We have $ n $ kinds of puddings. There are $ a_{i} $ puddings which are $ i $-th type and those $ S = a_{1}+\cdots+a_{n} $ puddings are distinct. Now, for a given arrangement of puddings: $ p_{1}, \dots, p_{n} $. Define $ c_{i} $ to be $$ \#\{1 \le j \le S-1 \ \mid \ p_{j}, p_{j+1} \text{ are the same type.}\} $$Show that if $ S $ is composite, then the sum of $ \prod_{i=1}^{n}{c_{i}} $ over all possible arrangements is a multiple of $ S $.
Problem
Source: 2019 Taiwan TST Round 3
Tags: combinatorics
stroller
05.04.2020 05:14
Are you sure you typed up the problem correctly?
stroller
06.07.2020 06:13
I thought it would be funnier to state the problem with the original flavor text included so here it is: Quote: The squad leader sees that old Zhao is bored carrying out soldier duties, so he ordered him to arrange some steamed buns. The buns have $n$ different colors with $a_i$ buns of color $i$, for a total of $S = \sum_{i=1}^n a_i$ buns. The $S$ buns are pairwise distinct (specifically two buns of the same color are also considered distinct). Old Zhao wants to arrange $S$ buns in a row. For each permutation of the buns, the squad leader uses the following way to rate old Zhao: (i) For each $i \in \{1,2,\dots, n\}$ let $c_i$ be the number of indices $j$ such that the $j$th and $j+1$st buns in the permutation (counting from left) all have color $i$. (ii) Old Zhao is given a score of $\prod_{i=1}^n c_i$. Suppose $S$ is composite, prove that the score of old Zhao over all possible permutations he can make is a multiple of $S$.

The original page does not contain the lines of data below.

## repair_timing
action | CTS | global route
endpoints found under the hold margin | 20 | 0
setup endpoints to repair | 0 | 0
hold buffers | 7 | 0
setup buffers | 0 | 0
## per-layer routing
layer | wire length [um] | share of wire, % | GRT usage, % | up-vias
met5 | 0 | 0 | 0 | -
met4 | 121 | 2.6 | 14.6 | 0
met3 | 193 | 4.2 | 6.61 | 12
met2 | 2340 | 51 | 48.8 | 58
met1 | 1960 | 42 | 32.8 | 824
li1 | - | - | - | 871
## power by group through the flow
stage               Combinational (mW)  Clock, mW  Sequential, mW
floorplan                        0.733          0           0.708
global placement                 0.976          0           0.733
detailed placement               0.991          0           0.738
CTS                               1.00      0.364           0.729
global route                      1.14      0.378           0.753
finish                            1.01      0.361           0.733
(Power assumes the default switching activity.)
### src/rtl/mem_port_arbiter.sv
// Round-robin arbiter/sequencer sharing one 128-bit BRAM port between two cache channels.
// Define MEM_ARB_PERF_CNT_EN to build the saturating grant/stall performance counters.
module mem_port_arbiter #(
  parameter int BRAM_LAT = 1,
  parameter int ADDR_W   = 10
) (
  input  logic              clk,
  input  logic              reset,
  input  logic [171:0]      req0_msg,
  input  logic              req0_val,
  output logic              req0_rdy,
  output logic [143:0]      resp0_msg,
  output logic              resp0_val,
  input  logic              resp0_rdy,
  input  logic [171:0]      req1_msg,
  input  logic              req1_val,
  output logic              req1_rdy,
  output logic [143:0]      resp1_msg,
  output logic              resp1_val,
  input  logic              resp1_rdy,
  output logic              bram_en,
  output logic              bram_we,
  output logic [ADDR_W-1:0] bram_addr,
  output logic [127:0]      bram_din,
  input  logic [127:0]      bram_dout,
  output logic [15:0]       grant_cnt0,
  output logic [15:0]       grant_cnt1,
  output logic [15:0]       stall_cnt0,
  output logic [15:0]       stall_cnt1
);

  localparam int         DATA_W    = 128;
  localparam int         ADDR_LSB  = 130;
  localparam logic [2:0] WAIT_INIT = 3'(BRAM_LAT - 1);

  typedef enum logic [1:0] {
    S_IDLE,
    S_ISSUE,
    S_WAIT,
    S_RESP
  } state_t;

  state_t              state_q, state_d;
  logic                owner_q, owner_d;
  logic                last_grant_q, last_grant_d;
  logic [1:0]          type_q, type_d;
  logic [ADDR_W-1:0]   addr_q, addr_d;
  logic [DATA_W-1:0]   data_q, data_d;
  logic [2:0]          cnt_q, cnt_d;
  logic [143:0]        resp_msg_q, resp_msg_d;

  logic                grant;
  logic                fire;
  logic                resp_fire;
  logic [171:0]        win_msg;
  logic                unused_msg_bits;

  assign unused_msg_bits = ^{req0_msg, req1_msg};

  // Arbitration: a lone requester wins; under contention the one not granted last time wins.
  assign grant     = (req0_val & req1_val) ? ~last_grant_q : req1_val;
  assign fire      = (state_q == S_IDLE) & (req0_val | req1_val) & ~reset;
  assign req0_rdy  = fire & ~grant;
  assign req1_rdy  = fire & grant;
  assign win_msg   = grant ? req1_msg : req0_msg;
  assign resp_fire = (state_q == S_RESP) & (owner_q ? resp1_rdy : resp0_rdy);

  always_comb begin
    state_d      = state_q;
    owner_d      = owner_q;
    last_grant_d = last_grant_q;
    type_d       = type_q;
    addr_d       = addr_q;
    data_d       = data_q;
    cnt_d        = cnt_q;
    resp_msg_d   = resp_msg_q;
    case (state_q)
      S_IDLE: begin
        if (fire) begin
          owner_d      = grant;
          last_grant_d = grant;
          type_d       = win_msg[171:170];
          addr_d       = win_msg[ADDR_LSB +: ADDR_W];
          data_d       = win_msg[DATA_W-1:0];
          state_d      = S_ISSUE;
        end
      end
      S_ISSUE: begin
        cnt_d   = WAIT_INIT;
        state_d = S_WAIT;
      end
      S_WAIT: begin
        if (cnt_q == 3'd0) begin
          // Types 2 and 3 behave as reads; only writes return zero data.
          resp_msg_d = {type_q, 14'b0, (type_q == 2'd1) ? {DATA_W{1'b0}} : bram_dout};
          state_d    = S_RESP;
        end else begin
          cnt_d = cnt_q - 3'd1;
        end
      end
      S_RESP: begin
        if (resp_fire) begin
          state_d = S_IDLE;
        end
      end
      default: state_d = S_IDLE;
    endcase
  end

  always_ff @(posedge clk or posedge reset) begin
    if (reset) begin
      state_q      <= S_IDLE;
      owner_q      <= 1'b0;
      last_grant_q <= 1'b1;
      type_q       <= 2'd0;
      addr_q       <= '0;
      data_q       <= '0;
      cnt_q        <= 3'd0;
      resp_msg_q   <= '0;
    end else begin
      state_q      <= state_d;
      owner_q      <= owner_d;
      last_grant_q <= last_grant_d;
      type_q       <= type_d;
      addr_q       <= addr_d;
      data_q       <= data_d;
      cnt_q        <= cnt_d;
      resp_msg_q   <= resp_msg_d;
    end
  end

  assign bram_en   = (state_q == S_ISSUE);
  assign bram_we   = bram_en & (type_q == 2'd1);
  assign bram_addr = addr_q;
  assign bram_din  = data_q;
  assign resp0_msg = resp_msg_q;
  assign resp1_msg = resp_msg_q;
  assign resp0_val = (state_q == S_RESP) & ~owner_q;
  assign resp1_val = (state_q == S_RESP) & owner_q;

`ifdef MEM_ARB_PERF_CNT_EN
  logic [15:0] grant_cnt0_q, grant_cnt0_d;
  logic [15:0] grant_cnt1_q, grant_cnt1_d;
  logic [15:0] stall_cnt0_q, stall_cnt0_d;
  logic [15:0] stall_cnt1_q, stall_cnt1_d;

  function automatic logic [15:0] sat_inc(input logic [15:0] v, input logic inc);
    return (inc && (v != 16'hFFFF)) ? v + 16'd1 : v;
  endfunction

  always_comb begin
    grant_cnt0_d = sat_inc(grant_cnt0_q, req0_val & req0_rdy);
    grant_cnt1_d = sat_inc(grant_cnt1_q, req1_val & req1_rdy);
    stall_cnt0_d = sat_inc(stall_cnt0_q, req0_val & ~req0_rdy);
    stall_cnt1_d = sat_inc(stall_cnt1_q, req1_val & ~req1_rdy);
  end

  always_ff @(posedge clk or posedge reset) begin
    if (reset) begin
      grant_cnt0_q <= 16'd0;
      grant_cnt1_q <= 16'd0;
      stall_cnt0_q <= 16'd0;
      stall_cnt1_q <= 16'd0;
    end else begin
      grant_cnt0_q <= grant_cnt0_d;
      grant_cnt1_q <= grant_cnt1_d;
      stall_cnt0_q <= stall_cnt0_d;
      stall_cnt1_q <= stall_cnt1_d;
    end
  end

  assign grant_cnt0 = grant_cnt0_q;
  assign grant_cnt1 = grant_cnt1_q;
  assign stall_cnt0 = stall_cnt0_q;
  assign stall_cnt1 = stall_cnt1_q;
`else
  assign grant_cnt0 = 16'd0;
  assign grant_cnt1 = 16'd0;
  assign stall_cnt0 = 16'd0;
  assign stall_cnt1 = 16'd0;
`endif

endmodule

Let $S_i|\sigma$ be the set of positions of buns that have color $i$ given arrangement $\sigma$. Use $[\bullet]$ to denote the indicator function. Then
$$\sum_\sigma \prod_{i=1}^n c_i = \sum_\sigma \prod_{i=1}^n \sum_{j=1}^{S-1} [j\in S_i][j+1\in S_i] = \sum_\sigma \sum_{j_1,\dots,j_n = 1}^{S-1} \prod_{i=1}^n [j_i,j_{i+1} \in S_i] $$$$= \sum_{j_1,\dots,j_n = 1}^{S-1} \sum_{\sigma} \prod_{i=1}^n [j_i,j_{i+1} \in S_i]$$$$ = \sum_{j_1,\dots,j_n = 1}^{S-1} \#($\sigma$ \text{ such that } j_i,j_{i+1} \text{ have color } i \ \forall i).$$Note that for each $j_1,...,j_n$ such that the 2-element sets $\{j_i ,j_{i+1}\}$ are pairwise disjoint, this count is $\binom{S-2n}{a_1-2,\dots,a_n-2}$, and the count is $0$ otherwise. Therefore the sum of scores over all possible arrangements is $\binom{S-2n}{a_1 - 2,\dots, a_n - 2}\binom{S-n}{n}n! = \frac{(S-n)!}{(a_1 - 2)!\dots (a_n-2)!}$ (here we did not take into account the fact that the buns are pairwise distinct). Multiplying by $\prod_{i=1}^n a_i!$ to account for distinctness we obtain $(S-n)!\prod_i a_i(a_i-1)$ for the sum of scores.
It remains to show that $S| (S-n)!\prod_i a_i(a_i-1)$. If $a_i = 1$ for some $i$ then $S = 0$. Suppose now $a_i \ge 2 \forall i \implies S \ge 2n$. If $S | (S-n)!$ then we are done. Suppose now $S \nmid (S-n)!$, then there exists a prime $p|S$ with $\nu_p(S) > \nu_p((S-n)!)$. However the largest power of $p$ dividing $S$ is $\le S/2$, so this is impossible.